◆ **What the task requires**
Copy every line of the material exactly as it stands.

◆ **Material provided**
### config.mk
export PLATFORM = sky130hd
export DESIGN_NAME = fc_bias_loader
export DESIGN_NICKNAME = d
export VERILOG_FILES = /design/src/common/fc_pkg.sv /design/src/design/fc_bias_loader.sv
export SDC_FILE = /design/constraint.sdc
export NUM_CORES = 1
export LEC_CHECK = 0
export ABC_AREA = 1
export BUFFER_PORTS_ARGS = -buffer_cell sky130_fd_sc_hd__buf_2
export CAP_MARGIN = 25
export CORE_ASPECT_RATIO = 1.75
export CORE_MARGIN = 1
export CORE_UTILIZATION = 54
export DETAILED_ROUTE_END_ITERATION = 12
export PLACE_DENSITY = 0.84
export SYNTH_ARGS = -nofsm -noshare
export SYNTH_HDL_FRONTEND = slang
export SYNTH_SLANG_ARGS = --single-unit
export TNS_END_PERCENT = 10
### constraint.sdc
create_clock -name clk -period 6.49 [get_ports clk]
set_clock_uncertainty 0.2 [all_clocks]
set_input_delay 1.298 -clock clk [delete_from_list [all_inputs] [get_ports clk]]
set_output_delay 1.298 -clock clk [all_outputs]
set_load 0.05 [all_outputs]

◆ **Exercise response**
### config.mk
export PLATFORM = sky130hd
export DESIGN_NAME = fc_bias_loader
export DESIGN_NICKNAME = d
export VERILOG_FILES = /design/src/common/fc_pkg.sv /design/src/design/fc_bias_loader.sv
export SDC_FILE = /design/constraint.sdc
export NUM_CORES = 1
export LEC_CHECK = 0
export ABC_AREA = 1
export BUFFER_PORTS_ARGS = -buffer_cell sky130_fd_sc_hd__buf_2
export CAP_MARGIN = 25
export CORE_ASPECT_RATIO = 1.75
export CORE_MARGIN = 1
export CORE_UTILIZATION = 54
export DETAILED_ROUTE_END_ITERATION = 12
export PLACE_DENSITY = 0.84
export SYNTH_ARGS = -nofsm -noshare
export SYNTH_HDL_FRONTEND = slang
export SYNTH_SLANG_ARGS = --single-unit
export TNS_END_PERCENT = 10
### constraint.sdc
create_clock -name clk -period 6.49 [get_ports clk]
set_clock_uncertainty 0.2 [all_clocks]
set_input_delay 1.298 -clock clk [delete_from_list [all_inputs] [get_ports clk]]
set_output_delay 1.298 -clock clk [all_outputs]
set_load 0.05 [all_outputs]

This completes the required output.